Midnight at the Bright Ideas Bookstore by Matthew Sullivan

Book Review


Midnight at the Bright Ideas Book Store by Matthew Sullivan - Reading, Writing, Booking

"To the inexperienced, many BookFrogs appeared as derelict or homeless, but to the seasoned eye it was clear that they'd shed themselves of the world, rejecting its costumes and rules in favour of paper and words."

Midnight at the Bright Ideas Bookstore will be released on 24th August. It is published by William Heinemann and written by Matthew Sullivan.

This book really surprised me. I thought it would be a cosy murder mystery with a quaint book shop at the centre. But not at all, Midnight at the Bright Ideas Bookstore unravels two mysteries with the perfect balance between a cutesy mystery and a goreish shock-fest.



BLURB
When a bookshop patron commits suicide, it’s his favorite store clerk who must unravel the puzzle he left behind in this fiendishly clever debut novel.

Lydia Smith lives her life hiding in plain sight. A clerk at the Bright Ideas Bookstore, she keeps a meticulously crafted existence among her beloved books, eccentric colleagues, and the BookFrogs—the lost and lonely regulars who spend every day marauding the store’s overwhelmed shelves.

But when Joey Molina, a young, beguiling BookFrog, kills himself in the bookstore, Lydia’s life comes unglued. Always Joey’s favorite bookseller, Lydia has inherited his meager worldly possessions. Trinkets and books; the detritus of a lonely man. But when Lydia flips through his books she finds them defaced in ways both disturbing and inexplicable. They reveal the psyche of a young man on the verge of an emotional reckoning. And they seem to contain a hidden message. What did Joey know? And what does it have to do with Lydia?

As Lydia untangles the mystery of Joey’s suicide, she unearths a long-buried memory from her own violent childhood. Details from that one bloody night begin to circle back. Her distant father returns to the fold, along with an obsessive local cop, and the Hammerman, a murderer who came into Lydia’s life long ago and, as she soon discovers, never completely left. Bedazzling, addictive and wildly clever, Midnight at the Bright Ideas Bookstore is a heart-pounding mystery that perfectly captures the intellect and eccentricity of the bookstore milieu.

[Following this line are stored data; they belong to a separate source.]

<file path="config.mk">
export PLATFORM = sky130hd
export DESIGN_NAME = color_seq_game
export DESIGN_NICKNAME = d
export VERILOG_FILES = /design/src/rtl/color_seq_game.sv
export SDC_FILE = /design/constraint.sdc
export NUM_CORES = 1
export LEC_CHECK = 0
export CORE_MARGIN = 4
export CORE_UTILIZATION = 50
export CTS_BUF_LIST = sky130_fd_sc_hd__clkbuf_16
export DETAILED_ROUTE_END_ITERATION = 10
export PLACE_DENSITY = 0.71
export SYNTH_ARGS = -nofsm -noshare
export SYNTH_HDL_FRONTEND = slang
export SYNTH_SLANG_ARGS = --single-unit
</file>
<file path="constraint.sdc">
create_clock -name clk -period 4.25 [get_ports clk]
set_clock_uncertainty 0.1 [all_clocks]
set_input_delay 0.85 -clock clk [delete_from_list [all_inputs] [get_ports clk]]
set_output_delay 0.85 -clock clk [all_outputs]
set_load 0.005 [all_outputs]
</file>
`config.mk`:
```
export PLATFORM = sky130hd
export DESIGN_NAME = mod_updown_counter
export DESIGN_NICKNAME = d
export VERILOG_FILES = /design/src/rtl/cnt_pkg.sv /design/src/rtl/mod_updown_counter.sv
export SDC_FILE = /design/constraint.sdc
export NUM_CORES = 1
export LEC_CHECK = 0
export ABC_AREA = 0
export CORE_AREA = 3 3 42 44
export CTS_BUF_LIST = sky130_fd_sc_hd__clkbuf_4
export DETAILED_ROUTE_END_ITERATION = 10
export DIE_AREA = 0 0 45 47
export PLACE_DENSITY = 0.55
export SYNTH_ARGS = -nofsm -noshare
export SYNTH_HDL_FRONTEND = slang
export SYNTH_SLANG_ARGS = --single-unit
export TNS_END_PERCENT = 1
```
`constraint.sdc`:
```
create_clock -name clk -period 2 [get_ports clk]
set_input_delay 0.4 -clock clk [delete_from_list [all_inputs] [get_ports clk]]
set_output_delay 0.4 -clock clk [all_outputs]
set_load 0.05 [all_outputs]
```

I really enjoyed Sullivan's writing, I found it vastly different from a lot of mysteries out there at the moment. As I said, I was expecting a cosy mystery, which it isn't, but neither is it in your face, blood and gore. Sullivan deals with violence, but manages to get just the right balance, revealing enough to horrify the reader but not so much that it's overkill (no pun intended).

There are two mysteries, why 'BookFrog' Joey commits suicide and who committed the atrocity that Lydia is hiding in her past. Of course, the mysteries interweave and I felt Sullivan revealed the vital plot points at just the right time, not dragging it out until it becomes boring.

Midnight at the Bright Ideas Book Store has a lot more depth than your average thriller, it is a very layered book and every time you think you're at the bottom of it another element crops up.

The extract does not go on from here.